▸ **The problem**:
Nothing is needed except the lines below that run from the one with "always_ff @(posedge video_clk or" through the one with "[separate check: timing with driven ports]", repeated exactly.

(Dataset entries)
Start of Block

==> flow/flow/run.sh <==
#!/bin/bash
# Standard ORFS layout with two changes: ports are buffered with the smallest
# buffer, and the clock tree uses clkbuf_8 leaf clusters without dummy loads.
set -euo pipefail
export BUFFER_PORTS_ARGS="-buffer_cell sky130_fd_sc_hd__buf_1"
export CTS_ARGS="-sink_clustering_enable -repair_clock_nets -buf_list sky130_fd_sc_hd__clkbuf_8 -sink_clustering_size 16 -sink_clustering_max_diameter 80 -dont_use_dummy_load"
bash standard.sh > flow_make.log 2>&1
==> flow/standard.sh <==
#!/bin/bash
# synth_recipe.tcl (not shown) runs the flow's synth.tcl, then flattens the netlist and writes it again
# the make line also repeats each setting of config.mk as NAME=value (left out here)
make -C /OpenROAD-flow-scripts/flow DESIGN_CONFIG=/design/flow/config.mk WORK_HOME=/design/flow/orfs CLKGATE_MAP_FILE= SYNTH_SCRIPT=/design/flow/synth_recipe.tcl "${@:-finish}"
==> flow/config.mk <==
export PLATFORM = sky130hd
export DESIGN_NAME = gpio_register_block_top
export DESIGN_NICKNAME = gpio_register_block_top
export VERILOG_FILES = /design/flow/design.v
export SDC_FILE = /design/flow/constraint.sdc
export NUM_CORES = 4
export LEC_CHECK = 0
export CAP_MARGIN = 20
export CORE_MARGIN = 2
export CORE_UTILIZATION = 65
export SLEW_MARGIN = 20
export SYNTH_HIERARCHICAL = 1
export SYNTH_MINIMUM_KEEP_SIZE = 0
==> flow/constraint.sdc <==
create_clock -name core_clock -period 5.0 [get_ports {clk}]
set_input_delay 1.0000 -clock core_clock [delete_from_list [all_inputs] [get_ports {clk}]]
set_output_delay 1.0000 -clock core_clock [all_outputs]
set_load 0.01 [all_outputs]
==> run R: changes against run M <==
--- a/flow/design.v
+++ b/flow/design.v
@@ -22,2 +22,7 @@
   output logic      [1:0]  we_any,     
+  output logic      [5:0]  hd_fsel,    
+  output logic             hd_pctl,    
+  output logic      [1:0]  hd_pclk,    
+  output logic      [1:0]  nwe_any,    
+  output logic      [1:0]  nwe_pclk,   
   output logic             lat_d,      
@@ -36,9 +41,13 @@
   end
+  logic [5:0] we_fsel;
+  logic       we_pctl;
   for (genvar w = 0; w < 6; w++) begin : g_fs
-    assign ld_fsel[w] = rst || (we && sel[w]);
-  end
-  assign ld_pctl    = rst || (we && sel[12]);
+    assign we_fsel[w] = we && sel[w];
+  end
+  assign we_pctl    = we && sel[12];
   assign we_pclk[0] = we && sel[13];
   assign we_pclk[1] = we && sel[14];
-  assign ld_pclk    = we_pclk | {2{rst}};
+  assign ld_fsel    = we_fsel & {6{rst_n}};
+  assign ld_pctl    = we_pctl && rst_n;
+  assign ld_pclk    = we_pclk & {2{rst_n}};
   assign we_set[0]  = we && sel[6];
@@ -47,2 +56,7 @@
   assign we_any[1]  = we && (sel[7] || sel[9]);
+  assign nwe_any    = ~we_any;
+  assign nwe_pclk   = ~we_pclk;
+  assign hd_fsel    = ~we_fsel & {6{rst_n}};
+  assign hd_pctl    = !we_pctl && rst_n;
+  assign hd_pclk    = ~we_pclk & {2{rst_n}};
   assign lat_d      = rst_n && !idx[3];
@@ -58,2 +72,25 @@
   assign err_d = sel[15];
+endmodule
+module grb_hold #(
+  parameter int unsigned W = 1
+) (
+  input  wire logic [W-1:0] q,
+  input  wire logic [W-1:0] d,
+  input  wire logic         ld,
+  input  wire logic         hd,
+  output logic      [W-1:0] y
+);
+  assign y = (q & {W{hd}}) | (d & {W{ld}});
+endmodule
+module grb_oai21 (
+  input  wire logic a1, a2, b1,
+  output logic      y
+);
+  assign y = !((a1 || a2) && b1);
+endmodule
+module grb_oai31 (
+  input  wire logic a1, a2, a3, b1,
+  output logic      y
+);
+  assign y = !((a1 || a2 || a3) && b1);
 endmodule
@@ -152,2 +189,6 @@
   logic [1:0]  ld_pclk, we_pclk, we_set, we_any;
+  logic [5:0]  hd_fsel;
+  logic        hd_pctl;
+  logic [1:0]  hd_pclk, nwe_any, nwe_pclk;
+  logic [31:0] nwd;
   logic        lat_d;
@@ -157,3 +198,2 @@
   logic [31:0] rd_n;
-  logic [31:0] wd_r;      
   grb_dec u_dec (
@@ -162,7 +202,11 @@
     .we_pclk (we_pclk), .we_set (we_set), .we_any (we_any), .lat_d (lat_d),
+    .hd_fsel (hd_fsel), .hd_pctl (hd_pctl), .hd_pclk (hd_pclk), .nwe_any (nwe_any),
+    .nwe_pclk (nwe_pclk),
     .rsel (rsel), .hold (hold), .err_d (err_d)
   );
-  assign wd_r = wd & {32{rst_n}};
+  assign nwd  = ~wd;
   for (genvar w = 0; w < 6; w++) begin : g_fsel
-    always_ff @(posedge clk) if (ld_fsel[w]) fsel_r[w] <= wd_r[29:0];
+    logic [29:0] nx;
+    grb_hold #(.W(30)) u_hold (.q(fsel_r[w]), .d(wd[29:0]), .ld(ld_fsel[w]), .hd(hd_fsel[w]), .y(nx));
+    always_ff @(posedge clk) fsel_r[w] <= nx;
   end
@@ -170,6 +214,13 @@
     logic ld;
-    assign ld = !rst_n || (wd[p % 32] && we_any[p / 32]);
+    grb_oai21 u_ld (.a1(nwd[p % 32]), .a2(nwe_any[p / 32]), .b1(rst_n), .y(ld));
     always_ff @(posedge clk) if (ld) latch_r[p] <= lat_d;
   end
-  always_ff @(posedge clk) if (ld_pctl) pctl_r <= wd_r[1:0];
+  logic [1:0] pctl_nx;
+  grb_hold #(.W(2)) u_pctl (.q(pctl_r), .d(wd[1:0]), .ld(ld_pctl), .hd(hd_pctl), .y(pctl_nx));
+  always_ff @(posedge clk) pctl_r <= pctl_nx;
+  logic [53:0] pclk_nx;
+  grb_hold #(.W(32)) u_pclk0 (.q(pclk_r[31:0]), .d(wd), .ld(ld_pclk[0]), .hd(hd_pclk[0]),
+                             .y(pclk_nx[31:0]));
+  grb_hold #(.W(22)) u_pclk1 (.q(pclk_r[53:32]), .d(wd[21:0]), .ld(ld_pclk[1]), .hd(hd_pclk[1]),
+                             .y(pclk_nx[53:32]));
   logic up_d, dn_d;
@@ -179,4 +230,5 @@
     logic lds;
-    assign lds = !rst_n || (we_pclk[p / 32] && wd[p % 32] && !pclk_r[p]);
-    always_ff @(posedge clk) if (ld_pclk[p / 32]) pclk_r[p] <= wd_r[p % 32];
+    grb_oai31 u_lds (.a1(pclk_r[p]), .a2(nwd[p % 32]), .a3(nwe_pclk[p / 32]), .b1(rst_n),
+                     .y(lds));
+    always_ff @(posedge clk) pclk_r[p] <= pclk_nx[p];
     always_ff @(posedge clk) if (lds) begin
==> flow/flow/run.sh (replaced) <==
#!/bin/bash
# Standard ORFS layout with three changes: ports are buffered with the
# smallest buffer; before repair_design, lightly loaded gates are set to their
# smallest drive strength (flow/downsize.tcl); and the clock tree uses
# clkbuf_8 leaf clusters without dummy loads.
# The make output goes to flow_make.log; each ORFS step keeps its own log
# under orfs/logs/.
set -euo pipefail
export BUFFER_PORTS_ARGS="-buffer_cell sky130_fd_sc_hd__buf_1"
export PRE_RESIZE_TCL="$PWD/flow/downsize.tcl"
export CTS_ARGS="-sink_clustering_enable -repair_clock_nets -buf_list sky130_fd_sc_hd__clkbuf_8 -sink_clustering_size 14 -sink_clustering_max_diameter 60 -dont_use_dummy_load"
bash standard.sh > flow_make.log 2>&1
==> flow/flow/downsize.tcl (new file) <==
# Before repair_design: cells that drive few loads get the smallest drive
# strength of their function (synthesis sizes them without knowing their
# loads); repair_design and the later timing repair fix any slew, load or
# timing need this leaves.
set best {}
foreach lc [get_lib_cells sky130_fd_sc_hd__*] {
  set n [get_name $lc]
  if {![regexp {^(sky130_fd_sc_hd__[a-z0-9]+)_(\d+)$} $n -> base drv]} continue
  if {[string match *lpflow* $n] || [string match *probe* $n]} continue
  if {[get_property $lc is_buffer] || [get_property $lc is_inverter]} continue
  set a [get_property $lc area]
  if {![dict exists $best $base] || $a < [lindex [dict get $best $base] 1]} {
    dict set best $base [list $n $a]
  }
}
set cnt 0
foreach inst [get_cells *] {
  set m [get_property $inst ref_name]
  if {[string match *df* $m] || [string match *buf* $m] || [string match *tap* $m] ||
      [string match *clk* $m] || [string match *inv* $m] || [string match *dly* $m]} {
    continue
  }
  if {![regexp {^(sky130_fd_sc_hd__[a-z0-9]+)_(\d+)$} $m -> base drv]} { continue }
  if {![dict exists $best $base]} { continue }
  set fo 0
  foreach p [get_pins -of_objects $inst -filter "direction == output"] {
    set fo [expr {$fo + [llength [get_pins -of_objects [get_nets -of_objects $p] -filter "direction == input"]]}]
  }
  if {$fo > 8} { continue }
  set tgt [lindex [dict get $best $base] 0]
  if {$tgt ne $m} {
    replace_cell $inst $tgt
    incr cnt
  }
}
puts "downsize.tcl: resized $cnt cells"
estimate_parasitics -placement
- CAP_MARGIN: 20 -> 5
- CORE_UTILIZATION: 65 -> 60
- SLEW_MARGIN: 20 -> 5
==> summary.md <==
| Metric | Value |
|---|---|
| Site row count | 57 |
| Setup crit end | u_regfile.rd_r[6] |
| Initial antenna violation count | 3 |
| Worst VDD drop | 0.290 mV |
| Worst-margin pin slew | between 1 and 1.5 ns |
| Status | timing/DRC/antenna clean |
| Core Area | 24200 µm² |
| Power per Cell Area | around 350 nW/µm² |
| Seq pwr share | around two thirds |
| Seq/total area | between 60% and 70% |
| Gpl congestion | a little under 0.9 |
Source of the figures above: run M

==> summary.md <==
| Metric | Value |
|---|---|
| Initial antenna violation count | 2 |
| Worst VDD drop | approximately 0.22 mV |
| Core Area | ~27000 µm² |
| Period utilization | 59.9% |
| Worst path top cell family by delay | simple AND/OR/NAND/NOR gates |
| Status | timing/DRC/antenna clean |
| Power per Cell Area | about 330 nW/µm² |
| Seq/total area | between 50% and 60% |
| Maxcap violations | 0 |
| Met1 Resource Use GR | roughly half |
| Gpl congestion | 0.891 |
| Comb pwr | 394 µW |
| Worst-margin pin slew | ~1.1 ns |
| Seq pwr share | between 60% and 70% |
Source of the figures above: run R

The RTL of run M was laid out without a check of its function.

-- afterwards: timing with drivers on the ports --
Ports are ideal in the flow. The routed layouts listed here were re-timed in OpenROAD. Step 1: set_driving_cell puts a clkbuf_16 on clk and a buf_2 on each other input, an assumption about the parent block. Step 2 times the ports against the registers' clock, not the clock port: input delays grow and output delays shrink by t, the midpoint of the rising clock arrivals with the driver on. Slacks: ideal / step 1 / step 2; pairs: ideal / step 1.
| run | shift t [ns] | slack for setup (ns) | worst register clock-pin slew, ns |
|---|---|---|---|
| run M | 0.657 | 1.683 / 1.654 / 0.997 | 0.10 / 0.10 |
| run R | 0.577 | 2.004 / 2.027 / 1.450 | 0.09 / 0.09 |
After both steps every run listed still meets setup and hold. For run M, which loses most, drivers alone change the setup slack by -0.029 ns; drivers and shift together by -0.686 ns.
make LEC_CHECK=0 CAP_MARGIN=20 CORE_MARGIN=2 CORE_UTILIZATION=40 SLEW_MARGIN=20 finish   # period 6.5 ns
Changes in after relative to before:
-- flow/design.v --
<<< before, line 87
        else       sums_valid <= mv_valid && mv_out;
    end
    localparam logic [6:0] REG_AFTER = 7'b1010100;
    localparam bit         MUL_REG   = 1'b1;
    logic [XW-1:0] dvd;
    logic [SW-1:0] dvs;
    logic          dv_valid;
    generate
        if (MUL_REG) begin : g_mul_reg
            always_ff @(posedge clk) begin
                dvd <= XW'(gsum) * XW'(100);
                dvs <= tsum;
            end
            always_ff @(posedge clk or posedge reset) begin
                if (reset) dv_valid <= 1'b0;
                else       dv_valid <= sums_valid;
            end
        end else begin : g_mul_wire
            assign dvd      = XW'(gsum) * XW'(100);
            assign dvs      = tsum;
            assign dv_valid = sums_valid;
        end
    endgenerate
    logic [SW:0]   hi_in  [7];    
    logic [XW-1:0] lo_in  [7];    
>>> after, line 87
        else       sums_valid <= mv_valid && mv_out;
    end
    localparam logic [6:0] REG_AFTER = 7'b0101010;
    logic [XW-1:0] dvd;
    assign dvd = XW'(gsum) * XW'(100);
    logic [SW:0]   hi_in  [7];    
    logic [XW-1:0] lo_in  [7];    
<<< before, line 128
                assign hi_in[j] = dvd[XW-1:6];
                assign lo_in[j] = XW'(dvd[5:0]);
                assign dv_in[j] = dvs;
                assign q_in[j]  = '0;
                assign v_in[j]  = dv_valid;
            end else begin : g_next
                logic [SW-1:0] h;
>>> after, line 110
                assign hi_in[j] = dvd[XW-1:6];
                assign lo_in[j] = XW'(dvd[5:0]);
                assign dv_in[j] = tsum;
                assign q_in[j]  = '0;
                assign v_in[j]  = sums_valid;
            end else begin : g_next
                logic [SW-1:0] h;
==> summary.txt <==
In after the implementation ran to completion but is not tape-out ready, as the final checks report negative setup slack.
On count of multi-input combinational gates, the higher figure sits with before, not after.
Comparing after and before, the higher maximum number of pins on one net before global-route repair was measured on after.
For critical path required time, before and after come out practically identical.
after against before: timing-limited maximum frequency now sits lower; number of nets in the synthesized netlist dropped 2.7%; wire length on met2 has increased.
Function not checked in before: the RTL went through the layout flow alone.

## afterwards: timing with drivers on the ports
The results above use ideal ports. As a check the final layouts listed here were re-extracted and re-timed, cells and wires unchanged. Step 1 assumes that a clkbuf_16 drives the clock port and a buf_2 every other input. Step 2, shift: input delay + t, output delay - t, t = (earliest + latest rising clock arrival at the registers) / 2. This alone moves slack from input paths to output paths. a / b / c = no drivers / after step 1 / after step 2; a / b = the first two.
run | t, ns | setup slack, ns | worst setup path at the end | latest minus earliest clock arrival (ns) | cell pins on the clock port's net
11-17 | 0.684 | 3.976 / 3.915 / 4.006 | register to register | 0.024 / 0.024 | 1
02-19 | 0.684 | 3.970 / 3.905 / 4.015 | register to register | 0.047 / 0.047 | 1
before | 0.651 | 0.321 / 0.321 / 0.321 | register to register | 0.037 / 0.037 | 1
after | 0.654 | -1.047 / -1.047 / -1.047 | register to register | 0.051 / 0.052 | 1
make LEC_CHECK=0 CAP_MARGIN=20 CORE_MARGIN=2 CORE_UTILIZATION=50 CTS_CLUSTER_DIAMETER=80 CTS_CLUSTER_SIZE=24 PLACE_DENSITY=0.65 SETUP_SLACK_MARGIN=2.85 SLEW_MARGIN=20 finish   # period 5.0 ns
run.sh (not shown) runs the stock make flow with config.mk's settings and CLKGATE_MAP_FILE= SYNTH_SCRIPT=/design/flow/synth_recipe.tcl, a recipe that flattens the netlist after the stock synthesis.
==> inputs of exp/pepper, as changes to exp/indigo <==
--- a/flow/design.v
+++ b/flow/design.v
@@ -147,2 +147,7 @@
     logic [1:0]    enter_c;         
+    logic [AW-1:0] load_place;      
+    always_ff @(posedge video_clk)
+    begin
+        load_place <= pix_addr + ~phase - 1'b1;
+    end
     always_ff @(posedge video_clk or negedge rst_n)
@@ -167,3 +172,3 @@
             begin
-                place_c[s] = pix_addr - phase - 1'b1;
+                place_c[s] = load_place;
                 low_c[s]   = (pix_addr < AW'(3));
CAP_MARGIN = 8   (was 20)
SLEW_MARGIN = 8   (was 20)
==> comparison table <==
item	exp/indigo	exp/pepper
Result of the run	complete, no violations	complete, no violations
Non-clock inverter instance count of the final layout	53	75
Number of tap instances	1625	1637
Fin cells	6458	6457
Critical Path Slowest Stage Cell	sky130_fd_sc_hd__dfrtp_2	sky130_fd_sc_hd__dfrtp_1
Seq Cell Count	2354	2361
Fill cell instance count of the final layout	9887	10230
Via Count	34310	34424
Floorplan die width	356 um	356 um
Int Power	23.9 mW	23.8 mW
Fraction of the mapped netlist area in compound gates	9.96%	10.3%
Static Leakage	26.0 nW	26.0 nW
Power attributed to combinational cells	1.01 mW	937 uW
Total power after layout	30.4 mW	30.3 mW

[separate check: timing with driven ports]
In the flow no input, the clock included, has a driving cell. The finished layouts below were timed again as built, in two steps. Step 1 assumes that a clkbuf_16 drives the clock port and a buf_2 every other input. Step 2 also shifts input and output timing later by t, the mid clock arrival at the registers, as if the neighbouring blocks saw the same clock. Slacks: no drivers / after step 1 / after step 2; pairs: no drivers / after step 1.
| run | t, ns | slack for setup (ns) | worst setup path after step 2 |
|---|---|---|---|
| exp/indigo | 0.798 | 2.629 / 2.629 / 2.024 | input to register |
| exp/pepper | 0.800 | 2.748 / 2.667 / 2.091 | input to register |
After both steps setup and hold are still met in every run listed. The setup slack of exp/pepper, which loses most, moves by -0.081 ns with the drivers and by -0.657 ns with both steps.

End of Block

▸ **Answer box**:
     always_ff @(posedge video_clk or negedge rst_n)
@@ -167,3 +172,3 @@
             begin
-                place_c[s] = pix_addr - phase - 1'b1;
+                place_c[s] = load_place;
                 low_c[s]   = (pix_addr < AW'(3));
CAP_MARGIN = 8   (was 20)
SLEW_MARGIN = 8   (was 20)
==> comparison table <==
item	exp/indigo	exp/pepper
Result of the run	complete, no violations	complete, no violations
Non-clock inverter instance count of the final layout	53	75
Number of tap instances	1625	1637
Fin cells	6458	6457
Critical Path Slowest Stage Cell	sky130_fd_sc_hd__dfrtp_2	sky130_fd_sc_hd__dfrtp_1
Seq Cell Count	2354	2361
Fill cell instance count of the final layout	9887	10230
Via Count	34310	34424
Floorplan die width	356 um	356 um
Int Power	23.9 mW	23.8 mW
Fraction of the mapped netlist area in compound gates	9.96%	10.3%
Static Leakage	26.0 nW	26.0 nW
Power attributed to combinational cells	1.01 mW	937 uW
Total power after layout	30.4 mW	30.3 mW

[separate check: timing with driven ports]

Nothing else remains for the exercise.